No recuerdo exactamente el año, pero debería ser 1990, y eso pide contexto: la informática universitaria estaba dominada por los grandes ordenadores centrales y la microinformática aún no había eclosionado. Todavía faltaban unos años para que la ciudadanía tuviera acceso a Internet y lo habitual era que sólo algunos estudiantes e investigadores accedieran al Centro de Cálculo de la Universidad para solicitar una cuenta de usuario del todopoderoso Mainframe VAX/VMS, que normalmente querían para acceder a una cuenta de correo electrónico (algo escaso por entonces) o para poder efectuar cálculos estadísticos o procesos matemáticos.

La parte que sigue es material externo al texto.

`src/rtl/present_inv_sbox_serial.sv`:
```
// Iterative PRESENT inverse S-box layer: NPC nibbles per cycle over a 64-bit state.
// Latency: STEPS = 16/NPC clock edges from accept to out_valid.
// Backpressure: one block in flight. in_ready is low outside IDLE. DONE holds until out_ready.
//
// Ports:
//   clk, rst              rising-edge clock, synchronous active-high reset
//   in_valid/in_ready     accept side; in_data nibble k = in_data[4k+3:4k]
//   out_valid/out_ready   result side; out_data is driven straight from the work register
//   err                   sticky self-check failure (macro PRESENT_INV_SBOX_SELFCHECK_EN), else 0
module present_inv_sbox_serial #(
   parameter int NPC = 4
) (
   input  logic        clk,
   input  logic        rst,
   input  logic        in_valid,
   output logic        in_ready,
   input  logic [63:0] in_data,
   output logic        out_valid,
   input  logic        out_ready,
   output logic [63:0] out_data,
   output logic        err
);

   localparam int STEPS = 16 / NPC;
   localparam int CW    = $clog2(STEPS) + 1;
   localparam int GW    = 4 * NPC;

   generate
      if (!(NPC == 1 || NPC == 2 || NPC == 4 || NPC == 8 || NPC == 16)) begin : g_bad_npc
         $error("present_inv_sbox_serial: NPC must be 1, 2, 4, 8 or 16");
      end
   endgenerate

   function automatic logic [3:0] inv_sbox(input logic [3:0] x);
      logic [3:0] y;
      case (x)
         4'h0: y = 4'h5;  4'h1: y = 4'hE;  4'h2: y = 4'hF;  4'h3: y = 4'h8;
         4'h4: y = 4'hC;  4'h5: y = 4'h1;  4'h6: y = 4'h2;  4'h7: y = 4'hD;
         4'h8: y = 4'hB;  4'h9: y = 4'h4;  4'hA: y = 4'h6;  4'hB: y = 4'h3;
         4'hC: y = 4'h0;  4'hD: y = 4'h7;  4'hE: y = 4'h9;  default: y = 4'hA;
      endcase
      return y;
   endfunction

   typedef enum logic [1:0] {IDLE, BUSY, DONE} state_t;

   state_t         state, state_nxt;
   logic [63:0]    work;
   logic [CW-1:0]  cnt;
   logic [GW-1:0]  grp_in, grp_out;
   logic [63:0]    work_sub;
   logic           accept, last;

   assign accept   = (state == IDLE) && in_valid;
   assign last     = (cnt == CW'(STEPS - 1));
   assign out_data = work;

   // Pick the nibble group addressed by cnt (LSB group first).
   always_comb begin
      grp_in = '0;
      for (int g = 0; g < STEPS; g++) begin
         if (cnt == CW'(g)) grp_in = work[g*GW +: GW];
      end
   end

   // NPC copies of the shared inverse S-box.
   generate
      for (genvar i = 0; i < NPC; i++) begin : g_sbox
         assign grp_out[4*i +: 4] = inv_sbox(grp_in[4*i +: 4]);
      end
   endgenerate

   // Work with the current group replaced; everything else passes through.
   always_comb begin
      work_sub = work;
      for (int g = 0; g < STEPS; g++) begin
         if (cnt == CW'(g)) work_sub[g*GW +: GW] = grp_out;
      end
   end

   always_ff @(posedge clk) begin
      if (rst) state <= IDLE;
      else     state <= state_nxt;
   end

   always_comb begin
      state_nxt = state;
      in_ready  = 1'b0;
      out_valid = 1'b0;
      case (state)
         IDLE: begin
            in_ready = 1'b1;
            if (in_valid) state_nxt = BUSY;
         end
         BUSY: begin
            if (last) state_nxt = DONE;
         end
         DONE: begin
            out_valid = 1'b1;
            if (out_ready) state_nxt = IDLE;
         end
         default: state_nxt = IDLE;
      endcase
   end

   always_ff @(posedge clk) begin
      if (rst) begin
         work <= '0;
         cnt  <= '0;
      end else if (accept) begin
         work <= in_data;
         cnt  <= '0;
      end else if (state == BUSY) begin
         work <= work_sub;
         cnt  <= cnt + 1'b1;
      end
   end

`ifdef PRESENT_INV_SBOX_SELFCHECK_EN
   function automatic logic [3:0] fwd_sbox(input logic [3:0] x);
      logic [3:0] y;
      case (x)
         4'h0: y = 4'hC;  4'h1: y = 4'h5;  4'h2: y = 4'h6;  4'h3: y = 4'hB;
         4'h4: y = 4'h9;  4'h5: y = 4'h0;  4'h6: y = 4'hA;  4'h7: y = 4'hD;
         4'h8: y = 4'h3;  4'h9: y = 4'hE;  4'hA: y = 4'hF;  4'hB: y = 4'h8;
         4'hC: y = 4'h4;  4'hD: y = 4'h7;  4'hE: y = 4'h1;  default: y = 4'h2;
      endcase
      return y;
   endfunction

   logic [63:0] in_copy;
   logic [63:0] fwd_all;
   logic        err_q;

   // Re-encrypt the value being written on the DONE-entry edge so err lines up with out_valid.
   always_comb begin
      fwd_all = '0;
      for (int k = 0; k < 16; k++) fwd_all[4*k +: 4] = fwd_sbox(work_sub[4*k +: 4]);
   end

   always_ff @(posedge clk) begin
      if (rst) begin
         in_copy <= '0;
         err_q   <= 1'b0;
      end else begin
         if (accept) in_copy <= in_data;
         if (state == BUSY && last && fwd_all != in_copy) err_q <= 1'b1;
      end
   end

   assign err = err_q;
`else
   assign err = 1'b0;
`endif

endmodule

```
`config.mk`:
```
export PLATFORM = sky130hd
export DESIGN_NAME = present_inv_sbox_serial
export DESIGN_NICKNAME = d
export VERILOG_FILES = /design/src/rtl/present_inv_sbox_serial.sv
export SDC_FILE = /design/constraint.sdc
export NUM_CORES = 1
export LEC_CHECK = 0
export BUFFER_PORTS_ARGS = -buffer_cell sky130_fd_sc_hd__buf_4
export CORE_ASPECT_RATIO = 0.6
export CORE_MARGIN = 2
export CORE_UTILIZATION = 35
export DETAILED_ROUTE_END_ITERATION = 10
export SLEW_MARGIN = 10
export SYNTH_ARGS = -nofsm -noshare
export SYNTH_HDL_FRONTEND = slang
export SYNTH_SLANG_ARGS = --single-unit
export TNS_END_PERCENT = 30
```
`constraint.sdc`:
```
create_clock -name clk -period 2.9 [get_ports clk]
set_input_delay 0.58 -clock clk [delete_from_list [all_inputs] [get_ports clk]]
set_output_delay 0.58 -clock clk [all_outputs]
set_load 0.005 [all_outputs]
```
==> results of run 1 <==
layout make-up:
class	count	area, µm²
clock buffer	10	229
clock inverter	6	111
fill	1098	5540
inverter	13	51.3
multi-input combinational	349	2560
sequential	69	1380
tap	160	200
timing repair buffer	166	1260
power breakdown:
group / internal, mW / leakage (nW) / switching [mW]
Clock: 0.840 / 0.163 / 0.423
Sequential: 1.03 / 0.568 / 0.0843
Combinational: 0.493 / 1.66 / 0.537
cells in the final DEF (no fill, tap or decap), types with 5 or more instances in the layout:
master,Yosys,layout
dfxtp_1,69,67
nor2_1,10,8
o211ai_1,6,6
inv_1,8,8
o22ai_1,14,14
nand2_1,11,11
o21ai_0,12,11
nand3_1,7,7
buf_4,2,165
o21ai_1,43,44
ha_1,9,7
a221o_1,6,6
and3_1,14,14
a21oi_2,3,5
nand2b_1,5,5
a31oi_1,16,16
a22oi_1,49,49
nor2b_1,16,16
a211oi_2,7,11
nor3_1,10,10
a21oi_1,22,20
and2_1,10,10
nand3b_1,13,13
a211o_1,7,7
clkbuf_16,0,9
flip-flops by register name, indices dropped and copies added, names as in the netlist:
signal and flops:
cnt 3, out_data 64, state 2
through the flow:
step	utilization, %	area (µm²)	total power, mW
3_5_place_dp	47.2	5350	2.10
6_report	51.1	5790	3.41
2_1_floorplan	-	4080	1.70
5_1_grt	51.1	5790	3.57
4_1_cts	50.2	5690	3.37
3_3_place_gp	47.2	5350	2.10
routing by layer:
metal  GRT usage [%]  vias up  part of all wire (%)
li1                -     2095                     -
met1            34.0     2120                    48
met2            34.4      175                    43
met3            5.69       14                   8.6
met4            5.70        0                  0.80
met5               0        -                     0
kinds of logic (layout without fill, tap and decap cells):
kind of cell    count (synthesis)  in the layout  share of synthesized area [%]
compound gates                214            214                           38.0
simple gates                  117            117                           18.1
flops                          69             69                           33.8
buf+inv                        47            195                           5.27
fa+ha+maj                       9              9                           2.76
mux                             6              6                           1.53
xor+xnor                        2              2                          0.429
other cells                     1              1                         0.0919
critical path, stage by stage, from the launching register on:
cell	delay, ns
dfxtp_2	0.35
inv_1	0.06
ha_2	0.20
buf_4	0.18
a221o_1	0.38
a32oi_4	0.32
inv_4	0.09
ha_1	0.35
a21oi_2	0.12
a211oi_1	0.07
a311oi_2	0.36
o21ai_1	0.13
what timing repair did:
item / CTS / global route
setup endpoints to repair: 0 / 43
hold buffers: 0 / 0
buffers inserted: 0 / 6
resized for setup: 0 / 14
final timing paths:
path | startpoint | to | slack [ns]
worst max-delay path | cnt[1] | out_data[51] | 0.15
worst min-delay path | in_data[60] | out_data[60] | 0.46
worst max register to register | cnt[1] | out_data[51] | 0.15
worst min register to register | state[1] | state[0] | 0.51
==> flow_summary.ini, run 1 <==
[setup_path]
start_kind = flop
cp_max_fo = 12
critical_path.endpoint_type = flop
critPathKind = flop to flop
rr_worst_depth = 11
crit_required_ns = 3.11
arrival_ns = 2.96

[floorplan]
fp.dieArea_mm2 = 0.0126
die_height_um = 87.6
coreArea_mm2 = 0.0113
initial_core_util_pct = 36.0
die_x_um = 143
ios = 135
rows = 30

[place]
gp_congestion = 0.892
place_inst = 751
dp_hpwl_um = 10900
port_buffers = 133
dp_worst_setup_slack_ns = 0.0769

[timing]
finalSetupViolCount = 0
skew_ns = 0.00485
fin_setup_tns_ns = 0
period_share_pct = 94.7
worst_hold_slack_ns = 0.461
maxSlewViolCount = 0
finalCriticalPeriod_ns = 2.75
worst_pin_slew_ns = 0.738
layout_setup_ws_ns = 0.154
finalHoldViolCount = 0
maxSlewHeadroom_pct = 50.6
fmax_mhz = 364

[routing]
wl_per_cell_um = 19.2
drc = 0
viasPerCell = 5.70
drtAntennaViolNets = 0
vias = 4404
firstDrtPassIters = 5
first_iter_violations = 377
routed_wl_um = 14800

[clock_tree]
cts_inserted_buffers = 9
cts.sinks = 69
cts.clk_slew.worst_paths_ns = 0.06
root_buffer = clkbuf_16
htreeDepth = 3
cts_buffer_depth = 2
tritoncts = yes
clock_latency_ns = 0.34

[logic_synthesis]
synth_warnings = 0
async_flop_share_pct = 0
synth.avg_cell_area_um2 = 8.78
synth_fp_nets = 542
synth-seq-cells = 69
ys_seq_area_share_pct = 33.8
yosysMostFrequentCell = dfxtp_1
netlist.area_leader.share_pct = 33.8
yosys.area.top_type = dfxtp_1
netlist_area_mm2 = 0.00408
synth-main-ff-cell = dfxtp_1
synth_edf_count = 0
synth_cells = 465
ys_top_cells_by_area = dfxtp_1 (34%), a22oi_1 (9.0%), o21ai_1 (5.3%), ha_1 (2.8%), a21oi_1 (2.7%)
synth_cell_types = 60
synth_common_cells = dfxtp_1 (69), a22oi_1 (49), o21ai_1 (43), a21oi_1 (22), clkbuf_1 (21)

[power]
power_density_mw_per_mm2 = 588
ir_drop_uv = 302
leakagePower_nw = 2.39

[global_route]
grt_pass1_vias = 4046
grt_use_total_pct = 23.3
antenna_found_initial = 0
grt_pass1_wl_um = 22400
overflow = 0
grt_max_degree = 27

[finish]
fin_cells = 773
antennaDiodeCount = 0
layout-drive-gt1-share_pct = 37.8
fin_nets = 685
syn_to_final_growth_pct = 42.0

[hold_path]
hp-class = input port to flop
hold_path_depth = 3

[outcome]
outcome = completed

[flow_run]
maxCapViolations = 0
(Power assumes the default switching activity.)
==> inputs of run 2 (changes only) <==
--- a/config.mk
+++ b/config.mk
@@ -8,8 +8,9 @@
 export BUFFER_PORTS_ARGS = -buffer_cell sky130_fd_sc_hd__buf_4
 export CORE_ASPECT_RATIO = 0.6
 export CORE_MARGIN = 2
-export CORE_UTILIZATION = 35
+export CORE_UTILIZATION = 50
 export DETAILED_ROUTE_END_ITERATION = 10
+export PLACE_DENSITY = 0.79
 export SLEW_MARGIN = 10
 export SYNTH_ARGS = -nofsm -noshare
 export SYNTH_HDL_FRONTEND = slang
==> run 2 against run 1 <==
Via count is 2.3% higher. Core utilization is 21 points higher. Cell count is 7.5% lower. Register-to-register slack worse by 0.12 ns. Clock-buffer cell count is 1 higher. Sequential share of layout area is 0.55 points higher. Critical path depth stayed put. Design area is 2.3% lower. Power is 4.0% lower. Sequential power hardly changed. Maximum frequency is 4.1% lower. Non-clock buffer count is 6 lower. Largest cell class unchanged. Highest routed layer unchanged.
==> flow_summary.ini, run 2 (same netlist as run 1, synthesis figures left out) <==
[timing]
layout_setup_ws_ns = 0.0382
finalHoldViolCount = 0
maxSlewViolCount = 0
skew_ns = 0.00602
maxSlewHeadroom_pct = 18.0
worst_hold_slack_ns = 0.459
finalCriticalPeriod_ns = 2.86
period_share_pct = 98.7
fin_setup_tns_ns = 0
worst_pin_slew_ns = 1.23
fmax_mhz = 349
finalSetupViolCount = 0

[power]
leakagePower_nw = 2.35
sw_frac_of_total_pct = 32.3
p_int_mw = 2.22
switching_power_mw = 1.06
p_seq_share_pct = 33.9
clock_power_share_pct = 35.0
combPwrFrac_pct = 31.1
power_density_mw_per_mm2 = 578
ir_drop_uv = 369

[place]
dp_hpwl_um = 10100
gp_congestion = 0.982
port_buffers = 133
place_inst = 693
dp_worst_setup_slack_ns = 0.0814

[clock_tree]
tritoncts = yes
cts.sinks = 69
htreeDepth = 3
cts.clk_slew.worst_paths_ns = 0.06
cts_buffer_depth = 2
cts_inserted_buffers = 9
clock_latency_ns = 0.35
cts_hold_repair.buffers = 0
root_buffer = clkbuf_16

[routing]
vias = 4506
routed_wl_um = 14200
first_iter_violations = 498
firstDrtPassIters = 5
wl_per_cell_um = 19.8
drtAntennaViolNets = 0
viasPerCell = 6.30
drc = 0

[outcome]
outcome = completed

[setup_path]
r2r_start = cnt[0]
start_kind = flop
critical_path.endpoint_type = flop
cp_max_fo = 11
rr_worst_depth = 11
critPathKind = flop to flop
arrival_ns = 3.08
crit_required_ns = 3.12
rrSetupSlack_ns = 0.04
r2r-end = out_data[27]

[global_route]
overflow = 0
grt_use_total_pct = 31.7
antenna_found_initial = 0
grt_pass1_wl_um = 21800
grt_max_degree = 25
grt_pass1_vias = 4106

[finish]
final_common_cell = buf_4
fin_cells = 715
final_cell_mix = buf_4 (158), dfxtp_1 (67), a22oi_1 (49)
largest_reg_flops = 64
syn_to_final_growth_pct = 38.7
fin_nets = 679
antennaDiodeCount = 0
layout-drive-gt1-share_pct = 37.1

[hold_path]
hp-start = in_data[58]
holdPathEnd = out_data[58]
hold_path_depth = 3
hp-class = input port to flop

[floorplan]
initial_core_util_pct = 51.8
ios = 135
coreArea_mm2 = 0.00788
die_height_um = 74.0
fp.dieArea_mm2 = 0.00893
die_x_um = 121
rows = 25

[flow_run]
maxCapViolations = 0
-- run 2: cell types whose count changed in the layout (fill, tap and decap cells not counted), sizes merged --
cell | previous run | this run
buf | 166 | 160
bufinv | 3 | 1
clkbuf | 10 | 11
clkinvlp | 1 | 2
-- run 2: worst max path at each step --
stage,startpoint,to,slack [ns],depth (start not counted)
2_1_floorplan,cnt[0],out_data[23],0.27,12
3_3_place_gp,cnt[0],out_data[23],0.16,11
3_5_place_dp,cnt[1],out_data[35],0.08,11
4_1_cts,cnt[0],out_data[60],0.02,11
5_1_grt,cnt[0],out_data[23],-0.001,11
6_report,cnt[0],out_data[27],0.04,11
-- run 2: critical path, stage by stage (launching register included) --
cell and delay, ns:
dfxtp_2 0.34, ha_1 0.20, ha_1 0.22, or2_4 0.34
a211oi_1 0.20, a21o_2 0.20, inv_1 0.11, ha_1 0.31
a21oi_1 0.18, a311o_1 0.16, nor3b_2 0.35, o21ai_1 0.12
-- run 2: per-stage QoR --
step / utilization [%] / cell area, µm² / power, mW
final: 71.8 / 5660 / 3.27
after global routing: 71.8 / 5660 / 3.40
after CTS: 70.5 / 5560 / 3.21
after detailed placement: 66.6 / 5250 / 2.08
after global placement: 66.6 / 5250 / 2.06
after floorplan: - / 4080 / 1.70
-- run 2: power by group through the flow --
stage                     sequential [mW]  clock, mW  combinational (mW)
after floorplan                      1.11          0               0.592
after global placement               1.12          0               0.934
after detailed placement             1.12          0               0.958
after CTS                            1.11       1.14               0.968
after global routing                 1.12       1.19                1.09
final                                1.11       1.14                1.02
-- run 2: final cells by class --
cell class              count  area, µm²
inverters                  13       51.3
flip-flops and latches     69       1380
clock inverters             5       58.8
well taps                 108        135
clock buffers              11        253
repair buffers            160       1230
multi-input cells         349       2550
fillers                   619       2220
-- run 2: timing repair --
item | in CTS | in global routing
buffers inserted | 0 | 6
gates resized for setup | 0 | 11
endpoints found under the setup margin | 0 | 28
-- run 2: per-layer routing --
layer,track usage (%),up-vias,routed length [µm]
li1,-,2081,-
met1,43.8,2142,6320
met2,47.6,255,6110
met3,10.8,28,1510
met4,8.79,0,238
met5,0,-,0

Eran tiempos mágicos en los que descubrías maravillado que podías escribir un mensaje y lo podías enviar literalmente a cualquier lugar del mundo. Y eso, en manos de alegres estudiantes no dejaba de provocar situaciones a veces divertidas, a veces interesantes y, en ocasiones, problemáticas. Unos se dedicaban a escribir a la embajada de Israel, o a la de Estados Unidos, cuando no a sus Gobiernos, y otros se dedicaban a flirtear y bromear. Había quien luchaba y quien jugaba, pero en ambos, en ocasiones, era necesario intervenir tanto si la queja venía de un Gobierno como si procedía de otro estudiante.

Y ahí empezaban los problemas, porque la Universidad no contaba con ningún reglamento ni normativa que arbitrara ese tipo de casos. No estaba previsto qué hacer en caso de que alguien suplantara la identidad de otro en una comunicación telemática, o que usara recursos informáticos de la Universidad para meterse con alguien. Algo había que hacer, pero ningún reglamento decía qué. Hubo que improvisar, y para ello, por suerte, teníamos al gran José Antonio Checa, uno de los responsables del Centro de Cálculo, con el que compartíamos ganas, ilusión y sentido del humor.

Eran muchas las ocasiones en que debíamos resolver el caso de un estudiante concreto que había sido identificado como autor de alguna de esas tropelías. Y en tales casos le convocábamos a una reunión en el Centro de Cálculo, donde le explicábamos que sabíamos lo que había hecho, la gravedad de su actuación, lo serio que era todo ello, y las consecuencias: “si te volvemos a pillar nos veremos obligados a abrirte un expediente académico!”, dicho así, con voz severa y trascendente, dando a entender que eso era claramente el final apocalíptico de todo. La hecatombe. Ante lo cual la persona sucumbía y rogaba que no, que por favor, que no lo hiciéramos, que no le abriéramos un expediente académico. Por favor. Eso no. Y como en las mejores películas de poli bueno y poli malo, José Antonio y yo nos mirábamos y, condescendientes, decíamos “bueno, pero que no te volvamos a pillar”.

Todos los estudiantes de la Universidad tienen un expediente académico. Sólo faltaría. El expediente académico se lo abrieron el día que se matriculó. No había ninguna amenaza, sólo el absurdo recursos de dos pobres informáticos empezando a lidiar con lo digital cuando aún no existían las reglas de juego. Y así seguimos.